Saya membentangkan payung dan berjalan menyusuri jalan mortar selebar kurang lebih dua depa, yang membelah ladang sayur milik warga. Ika terkikih lalu mengambil foto aksi saya itu dengan gawainya di bawah sebuah pohon yang rindang.
“Luar biasa,” celotehnya.
Kami terus berjalan. Terik matahari dan angin berhasil mengaburkan debu-debu. Ditambah lalu lalang motor-motor yang seolah tidak ada masalah dengan kodisi jalanan rusak.

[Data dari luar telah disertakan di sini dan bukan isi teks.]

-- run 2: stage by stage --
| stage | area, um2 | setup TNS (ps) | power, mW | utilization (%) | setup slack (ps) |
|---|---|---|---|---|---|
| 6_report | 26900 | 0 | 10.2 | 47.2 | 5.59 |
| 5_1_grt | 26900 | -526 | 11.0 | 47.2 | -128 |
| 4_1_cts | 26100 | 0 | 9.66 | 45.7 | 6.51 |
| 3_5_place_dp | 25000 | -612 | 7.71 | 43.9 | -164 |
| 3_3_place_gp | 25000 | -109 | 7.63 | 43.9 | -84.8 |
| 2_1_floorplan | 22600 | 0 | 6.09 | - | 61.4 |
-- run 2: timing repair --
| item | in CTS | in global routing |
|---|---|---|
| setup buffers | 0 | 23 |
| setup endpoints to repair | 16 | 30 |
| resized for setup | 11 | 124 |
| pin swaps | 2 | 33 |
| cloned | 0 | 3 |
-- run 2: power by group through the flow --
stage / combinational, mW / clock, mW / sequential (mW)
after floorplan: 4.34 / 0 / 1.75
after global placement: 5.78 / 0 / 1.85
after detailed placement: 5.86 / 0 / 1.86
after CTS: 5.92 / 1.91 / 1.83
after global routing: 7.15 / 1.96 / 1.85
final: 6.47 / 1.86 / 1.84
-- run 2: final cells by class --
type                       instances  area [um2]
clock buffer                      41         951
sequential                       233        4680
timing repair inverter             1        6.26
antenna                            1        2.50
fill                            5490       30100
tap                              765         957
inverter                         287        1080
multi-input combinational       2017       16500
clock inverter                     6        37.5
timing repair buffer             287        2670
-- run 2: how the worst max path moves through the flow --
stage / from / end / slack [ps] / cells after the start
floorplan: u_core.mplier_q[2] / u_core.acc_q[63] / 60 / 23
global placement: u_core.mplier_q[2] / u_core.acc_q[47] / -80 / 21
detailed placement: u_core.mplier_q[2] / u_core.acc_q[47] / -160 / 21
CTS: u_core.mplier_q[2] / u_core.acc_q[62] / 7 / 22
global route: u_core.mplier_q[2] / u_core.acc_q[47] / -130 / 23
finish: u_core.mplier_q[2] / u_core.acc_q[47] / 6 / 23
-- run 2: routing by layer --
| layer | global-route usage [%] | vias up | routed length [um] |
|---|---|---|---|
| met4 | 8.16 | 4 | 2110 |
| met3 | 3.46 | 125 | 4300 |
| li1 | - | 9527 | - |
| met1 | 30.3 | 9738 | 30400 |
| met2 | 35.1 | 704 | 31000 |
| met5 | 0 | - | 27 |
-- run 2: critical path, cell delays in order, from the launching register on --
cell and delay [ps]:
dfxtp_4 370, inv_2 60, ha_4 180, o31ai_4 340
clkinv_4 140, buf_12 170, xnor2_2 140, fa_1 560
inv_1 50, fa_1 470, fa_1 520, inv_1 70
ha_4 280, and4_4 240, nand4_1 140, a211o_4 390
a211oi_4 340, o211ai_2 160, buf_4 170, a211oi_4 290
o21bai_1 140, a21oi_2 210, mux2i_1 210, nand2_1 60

Barangkali mereka sudah terbiasa.
Lepas satu kelokan, kami rehat sejenak di bawah suatu pohon. Bayangannya mampu merimbunkan kami dari panas. Beberapa teguk air putih berhasil masuk melalui kerongkongan sembari kami mengatur napas yang, ternyata, tersengal.
“Lo lihat rumah paling atas itu, Wid,” pinta Mas Rey seraya menunjuk satu titik di kaki gunung.
Saya mengangguk tanpa bicara.
“Nah, Rumah Pohonnya di dalam hutan setelah rumah itu,” Mas Rey melanjutkan.
“Oooh,” gumam saya yang kemudian disambut kikihan Ika.
“Tiga sampai empat kilometer mungkin,” sahut Mas Rey.
Saya masih membisu, berpikir, kemudian berceloteh, “Ah, perkara ringan,” alih-alih membayangkan jarak perjalanan dengan setapak yang tentunya berkontur naik, di bawah sinar matahari Sarongge, saya memilih untuk menyemangati diri sendiri. Lagi-lagi Ika terkikih.
“Dulu, ladang warga sampai hutan di atas lereng miring itu,” ucap Mas Rey sembari menunjuk sudut lain.
“Wah, jauh juga ya,” sahut saya, melanjutkan, “batas hutannya itu di mana sih, Mas?”
“Jajaran pohon bambu tinggi itu,” jawab Mas Rey, lagi-lagi, seraya menunjuk tempat yang dimaksud, “di bawahnya itu ada sungai sebagai batas Taman Nasional.”
Ketika tiba di sebuah simpang jalan, saya dan Ika berhenti sejenak. Mas Rey yang berjalan terlebih dahulu untuk bertanya kepada seorang petani, berbalik arah sambil menunjuk jalan lain untuk menuju Rumah Pohon, lalu bersama-sama meniti jalan setapak yang ditunjuk oleh petani tadi.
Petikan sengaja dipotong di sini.